Syaiful Cahya

Personal information
- Full name: Syaiful Indra Cahya
- Date of birth: 28 May 1992 (age 34)
- Place of birth: Malang, East Java, Indonesia
- Height: 1.81 m (5 ft 11 in)
- Positions: Centre-back; right-back;

Senior career*
- Years: Team / Apps / (Gls)
- 2010–2011: Persik Kediri / 6 / (0)
- 2011–2012: Jakarta FC 1928 / 18 / (1)
- 2012–2013: Persema Malang / 21 / (1)
- 2013–2014: Persik Kediri / 15 / (3)
- 2014–2015: Persija Jakarta / 1 / (0)
- 2015: Sriwijaya / 0 / (0)
- 2016–2018: Arema / 62 / (2)
- 2018: Bali United / 9 / (0)
- 2019: Semen Padang / 4 / (0)
- 2019: PSIM Yogyakarta / 4 / (1)
- 2020: Arema / 2 / (0)
- 2021: Muba Babel United / 0 / (0)
- 2021: PSG Pati / 9 / (1)
- 2021: PSMS Medan / 3 / (0)
- 2022–2023: Persipura Jayapura / 5 / (1)
- 2023–2024: Deltras / 8 / (0)
- 2024–2025: RANS Nusantara / 19 / (1)

International career
- 2012: Indonesia U21 / 6 / (0)
- 2012–2015: Indonesia U23 / 17 / (1)
- 2013–2014: Indonesia / 2 / (0)

= Syaiful Cahya =

Indonesian professional footballer

Syaiful Indra Cahya (born 28 May 1992) is an Indonesian professional footballer who plays as a defender.

== Club career ==
Cahya played for various clubs in the top two divisions of Indonesia, most prominently Persija Jakarta and Arema, as well as in the breakaway Liga Primer Indonesia, which later became known as the Indonesian Premier League.
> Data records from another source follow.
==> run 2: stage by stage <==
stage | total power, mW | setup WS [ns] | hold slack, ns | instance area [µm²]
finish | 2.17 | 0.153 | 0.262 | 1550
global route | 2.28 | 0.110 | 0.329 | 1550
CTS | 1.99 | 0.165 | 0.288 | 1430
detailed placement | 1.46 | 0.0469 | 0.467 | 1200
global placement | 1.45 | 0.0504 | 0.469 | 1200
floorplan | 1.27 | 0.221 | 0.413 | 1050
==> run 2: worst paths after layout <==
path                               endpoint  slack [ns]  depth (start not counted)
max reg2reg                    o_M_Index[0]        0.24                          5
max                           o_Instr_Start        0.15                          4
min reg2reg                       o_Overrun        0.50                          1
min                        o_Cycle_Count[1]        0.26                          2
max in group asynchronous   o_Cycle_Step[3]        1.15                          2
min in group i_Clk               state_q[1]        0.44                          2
## src/rtl/db4_pkg.sv

```systemverilog
// Shared constants and helpers for the DB4 two-band analysis decimator.
// Coefficients are Q.8 fixed point; the DB4_HIGHPASS_EN build option lives in db4_analysis_dec.
package db4_pkg;

   localparam int W_IN_DEF   = 8;
   localparam int W_OUT_DEF  = 9;
   localparam int COEF_W_DEF = 9;
   localparam int FRAC_DEF   = 8;

   // Lowpass g[k] and its quadrature mirror h[k] = (-1)^k g[3-k]
   localparam int G0 = 124;
   localparam int G1 = 214;
   localparam int G2 = 57;
   localparam int G3 = -33;
   localparam int H0 = -33;
   localparam int H1 = -57;
   localparam int H2 = 214;
   localparam int H3 = -124;

   localparam int SR_W = 48;

   // Round half up by 2^-frac, then clamp into a signed w_out-bit range
   function automatic logic signed [SR_W-1:0] sat_round(input logic signed [SR_W-1:0] acc,
                                                       input int frac,
                                                       input int w_out);
      logic signed [SR_W-1:0] one, r, hi, lo;
      one = 48'sd1;
      r   = (acc + (one <<< (frac - 1))) >>> frac;
      hi  = (one <<< (w_out - 1)) - one;
      lo  = -(one <<< (w_out - 1));
      if (r > hi) return hi;
      if (r < lo) return lo;
      return r;
   endfunction

endpackage

```

## src/rtl/db4_poly_branch.sv

```systemverilog
// One two-tap polyphase branch: C_CUR*x + C_DLY*x_prev, where x_prev is the
// previous sample of this phase. Constant products are built from shifts and adds.
module db4_poly_branch
   import db4_pkg::*;
#(
   parameter int W_IN   = W_IN_DEF,
   parameter int COEF_W = COEF_W_DEF,
   parameter int SUM_W  = W_IN + COEF_W + 2,
   parameter int C_CUR  = 0,
   parameter int C_DLY  = 0
) (
   input  logic                    clk,
   input  logic                    reset_n,
   input  logic                    clear,
   input  logic                    en,
   input  logic signed [W_IN-1:0]  x,
   output logic signed [SUM_W-1:0] sum
);

   localparam int PW = W_IN + COEF_W;

   // Coefficient is elaboration-constant, so only the set bits become adders
   function automatic logic signed [PW-1:0] cmul(input logic signed [W_IN-1:0] xv, input int c);
      logic signed [PW-1:0] xe, acc;
      int m;
      xe  = PW'(xv);
      acc = '0;
      m   = (c < 0) ? -c : c;
      for (int i = 0; i < COEF_W; i++)
         if (m[i]) acc = acc + (xe <<< i);
      return (c < 0) ? -acc : acc;
   endfunction

   logic signed [W_IN-1:0] x_d_p0;

   always_ff @(posedge clk or negedge reset_n) begin
      if (!reset_n)   x_d_p0 <= '0;
      else if (clear) x_d_p0 <= '0;
      else if (en)    x_d_p0 <= x;
   end

   assign sum = SUM_W'(cmul(x, C_CUR)) + SUM_W'(cmul(x_d_p0, C_DLY));

endmodule

```

## src/rtl/db4_analysis_dec.sv

```systemverilog
// DB4 analysis filter with 2:1 decimation, built from even/odd polyphase branches.
// Define DB4_HIGHPASS_EN to add the detail band (highpass branches and the y_hi port).
module db4_analysis_dec
   import db4_pkg::*;
#(
   parameter int W_IN   = W_IN_DEF,
   parameter int W_OUT  = W_OUT_DEF,
   parameter int COEF_W = COEF_W_DEF,
   parameter int FRAC   = FRAC_DEF
) (
   input  logic                    clk,
   input  logic                    reset_n,
   input  logic                    clear,
   input  logic signed [W_IN-1:0]  x_in,
   input  logic                    in_valid,
   output logic                    in_ready,
   output logic signed [W_OUT-1:0] y_lo,
`ifdef DB4_HIGHPASS_EN
   output logic signed [W_OUT-1:0] y_hi,
`endif
   output logic                    out_valid,
   input  logic                    out_ready
);

   localparam int SUM_W = W_IN + COEF_W + 2;

   logic phase_p0;   // 1 when the next accepted sample has an odd index
   logic take, take_even, take_odd;

   assign in_ready  = !(out_valid && !out_ready);
   assign take      = in_valid && in_ready && !clear;
   assign take_even = take && !phase_p0;
   assign take_odd  = take && phase_p0;

   logic signed [SUM_W-1:0] lo_even_sum, lo_odd_sum, lo_odd_p0, lo_tot;

   db4_poly_branch #(.W_IN(W_IN), .COEF_W(COEF_W), .SUM_W(SUM_W), .C_CUR(G0), .C_DLY(G2)) u_lo_even (
      .clk(clk), .reset_n(reset_n), .clear(clear), .en(take_even), .x(x_in), .sum(lo_even_sum));

   db4_poly_branch #(.W_IN(W_IN), .COEF_W(COEF_W), .SUM_W(SUM_W), .C_CUR(G1), .C_DLY(G3)) u_lo_odd (
      .clk(clk), .reset_n(reset_n), .clear(clear), .en(take_odd), .x(x_in), .sum(lo_odd_sum));

   assign lo_tot = lo_even_sum + lo_odd_p0;

   // Odd partial sum is parked until the even sample of the pair arrives
   always_ff @(posedge clk or negedge reset_n) begin
      if (!reset_n) begin
         phase_p0  <= 1'b0;
         out_valid <= 1'b0;
         lo_odd_p0 <= '0;
         y_lo      <= '0;
      end else if (clear) begin
         phase_p0  <= 1'b0;
         out_valid <= 1'b0;
         lo_odd_p0 <= '0;
      end else begin
         if (take)     phase_p0  <= !phase_p0;
         if (take_odd) lo_odd_p0 <= lo_odd_sum;
         if (take_even) begin
            y_lo      <= W_OUT'(sat_round(SR_W'(lo_tot), FRAC, W_OUT));
            out_valid <= 1'b1;
         end else if (out_ready) begin
            out_valid <= 1'b0;
         end
      end
   end

`ifdef DB4_HIGHPASS_EN
   logic signed [SUM_W-1:0] hi_even_sum, hi_odd_sum, hi_odd_p0, hi_tot;

   db4_poly_branch #(.W_IN(W_IN), .COEF_W(COEF_W), .SUM_W(SUM_W), .C_CUR(H0), .C_DLY(H2)) u_hi_even (
      .clk(clk), .reset_n(reset_n), .clear(clear), .en(take_even), .x(x_in), .sum(hi_even_sum));

   db4_poly_branch #(.W_IN(W_IN), .COEF_W(COEF_W), .SUM_W(SUM_W), .C_CUR(H1), .C_DLY(H3)) u_hi_odd (
      .clk(clk), .reset_n(reset_n), .clear(clear), .en(take_odd), .x(x_in), .sum(hi_odd_sum));

   assign hi_tot = hi_even_sum + hi_odd_p0;

   always_ff @(posedge clk or negedge reset_n) begin
      if (!reset_n) begin
         hi_odd_p0 <= '0;
         y_hi      <= '0;
      end else if (clear) begin
         hi_odd_p0 <= '0;
      end else begin
         if (take_odd)  hi_odd_p0 <= hi_odd_sum;
         if (take_even) y_hi      <= W_OUT'(sat_round(SR_W'(hi_tot), FRAC, W_OUT));
      end
   end
`endif

endmodule

```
In 2021, while playing for PSG Pati, Cahya seriously injured Persiraja Banda Aceh midfielder Muhammad Nadhif through a kung fu kick. The story of the incident reached as far as Spain.

== International career ==
Cahya represented Indonesia at the 2012 Hassanal Bolkiah Trophy and the 2014 Asian Games. He made his senior international debut on 6 February 2013 in a 2015 AFC Asian Cup qualification match against Iraq.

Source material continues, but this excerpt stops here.